● Exercise objective
Some lines in the records below may hold the word "data"; give the number of those lines and nothing else.

● Given entries
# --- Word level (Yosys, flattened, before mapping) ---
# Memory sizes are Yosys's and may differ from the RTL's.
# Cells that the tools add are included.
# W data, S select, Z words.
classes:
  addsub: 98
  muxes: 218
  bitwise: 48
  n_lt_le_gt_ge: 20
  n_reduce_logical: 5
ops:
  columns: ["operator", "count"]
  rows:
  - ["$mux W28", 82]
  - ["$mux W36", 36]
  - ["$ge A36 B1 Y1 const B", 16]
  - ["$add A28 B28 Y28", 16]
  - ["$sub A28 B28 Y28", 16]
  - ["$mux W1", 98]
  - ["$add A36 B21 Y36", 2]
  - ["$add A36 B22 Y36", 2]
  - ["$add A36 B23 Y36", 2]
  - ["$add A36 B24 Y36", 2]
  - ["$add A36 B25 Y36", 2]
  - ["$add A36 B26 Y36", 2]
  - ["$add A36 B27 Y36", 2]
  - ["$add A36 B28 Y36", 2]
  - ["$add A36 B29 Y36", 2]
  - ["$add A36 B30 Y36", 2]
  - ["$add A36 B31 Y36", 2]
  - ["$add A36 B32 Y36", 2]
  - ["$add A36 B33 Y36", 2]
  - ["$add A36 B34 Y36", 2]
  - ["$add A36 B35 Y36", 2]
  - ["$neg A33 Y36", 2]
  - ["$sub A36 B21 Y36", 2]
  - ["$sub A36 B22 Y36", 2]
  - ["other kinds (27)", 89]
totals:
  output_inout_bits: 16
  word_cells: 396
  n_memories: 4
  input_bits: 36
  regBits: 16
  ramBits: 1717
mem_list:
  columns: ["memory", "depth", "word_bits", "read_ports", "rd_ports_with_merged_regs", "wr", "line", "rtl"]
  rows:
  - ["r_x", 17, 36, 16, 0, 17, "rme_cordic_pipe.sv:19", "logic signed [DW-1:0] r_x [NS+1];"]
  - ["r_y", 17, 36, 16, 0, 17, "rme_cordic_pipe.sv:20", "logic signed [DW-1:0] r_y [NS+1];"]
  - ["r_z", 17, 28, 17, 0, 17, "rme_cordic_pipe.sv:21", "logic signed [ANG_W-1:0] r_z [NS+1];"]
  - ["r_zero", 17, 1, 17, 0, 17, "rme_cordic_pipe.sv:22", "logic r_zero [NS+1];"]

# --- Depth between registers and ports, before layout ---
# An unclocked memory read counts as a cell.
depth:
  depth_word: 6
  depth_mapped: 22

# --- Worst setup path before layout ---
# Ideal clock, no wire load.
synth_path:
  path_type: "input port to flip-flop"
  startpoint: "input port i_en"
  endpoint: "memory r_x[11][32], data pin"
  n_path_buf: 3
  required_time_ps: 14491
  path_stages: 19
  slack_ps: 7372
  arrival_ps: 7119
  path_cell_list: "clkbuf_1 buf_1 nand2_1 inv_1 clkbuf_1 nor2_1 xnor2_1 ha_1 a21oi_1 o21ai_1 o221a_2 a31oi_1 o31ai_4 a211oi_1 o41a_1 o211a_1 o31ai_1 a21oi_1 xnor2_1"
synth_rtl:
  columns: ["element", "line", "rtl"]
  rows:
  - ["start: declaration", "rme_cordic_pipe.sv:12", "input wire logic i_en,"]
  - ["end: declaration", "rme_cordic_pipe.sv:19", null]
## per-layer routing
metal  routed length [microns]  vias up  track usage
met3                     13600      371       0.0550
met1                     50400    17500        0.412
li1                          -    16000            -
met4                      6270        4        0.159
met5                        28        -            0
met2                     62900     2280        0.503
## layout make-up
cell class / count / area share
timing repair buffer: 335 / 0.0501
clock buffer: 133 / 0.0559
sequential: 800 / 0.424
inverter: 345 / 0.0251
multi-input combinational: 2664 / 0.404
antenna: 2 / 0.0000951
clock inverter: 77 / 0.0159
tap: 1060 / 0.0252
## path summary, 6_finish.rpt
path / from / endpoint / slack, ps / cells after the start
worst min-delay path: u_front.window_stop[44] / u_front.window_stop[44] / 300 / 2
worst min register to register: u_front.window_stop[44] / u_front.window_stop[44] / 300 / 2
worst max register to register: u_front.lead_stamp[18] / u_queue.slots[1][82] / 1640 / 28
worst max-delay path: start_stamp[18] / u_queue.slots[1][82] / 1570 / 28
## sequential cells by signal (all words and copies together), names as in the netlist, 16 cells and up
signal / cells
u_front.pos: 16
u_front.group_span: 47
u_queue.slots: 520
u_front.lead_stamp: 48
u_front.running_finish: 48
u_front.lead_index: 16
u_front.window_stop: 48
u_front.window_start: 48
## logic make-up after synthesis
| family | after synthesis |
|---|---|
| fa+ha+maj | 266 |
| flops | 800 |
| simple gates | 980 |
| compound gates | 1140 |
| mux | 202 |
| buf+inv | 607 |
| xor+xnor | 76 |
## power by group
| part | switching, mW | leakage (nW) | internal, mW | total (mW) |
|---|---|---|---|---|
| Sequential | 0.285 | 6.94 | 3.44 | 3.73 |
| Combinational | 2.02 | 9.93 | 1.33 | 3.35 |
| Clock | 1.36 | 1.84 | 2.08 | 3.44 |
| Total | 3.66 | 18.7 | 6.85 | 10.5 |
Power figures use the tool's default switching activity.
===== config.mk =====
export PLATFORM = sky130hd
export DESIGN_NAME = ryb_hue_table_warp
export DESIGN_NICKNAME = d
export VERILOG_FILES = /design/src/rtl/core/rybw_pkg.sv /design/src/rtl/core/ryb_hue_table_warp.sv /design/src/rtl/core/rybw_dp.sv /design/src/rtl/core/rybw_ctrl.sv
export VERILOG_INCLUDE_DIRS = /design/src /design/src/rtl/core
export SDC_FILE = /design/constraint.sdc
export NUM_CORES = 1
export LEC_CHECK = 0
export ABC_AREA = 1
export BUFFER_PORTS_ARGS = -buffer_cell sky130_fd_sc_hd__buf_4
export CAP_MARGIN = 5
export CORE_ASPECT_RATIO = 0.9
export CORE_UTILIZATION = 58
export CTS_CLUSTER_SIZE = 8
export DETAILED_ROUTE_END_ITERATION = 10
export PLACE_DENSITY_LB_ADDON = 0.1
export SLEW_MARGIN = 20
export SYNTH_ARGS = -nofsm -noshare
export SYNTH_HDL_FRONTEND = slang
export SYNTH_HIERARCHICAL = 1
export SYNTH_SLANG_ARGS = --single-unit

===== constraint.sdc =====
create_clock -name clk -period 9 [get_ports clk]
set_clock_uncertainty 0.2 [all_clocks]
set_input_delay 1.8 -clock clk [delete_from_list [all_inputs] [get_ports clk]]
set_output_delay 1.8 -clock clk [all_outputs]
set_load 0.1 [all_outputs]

● Written solution
2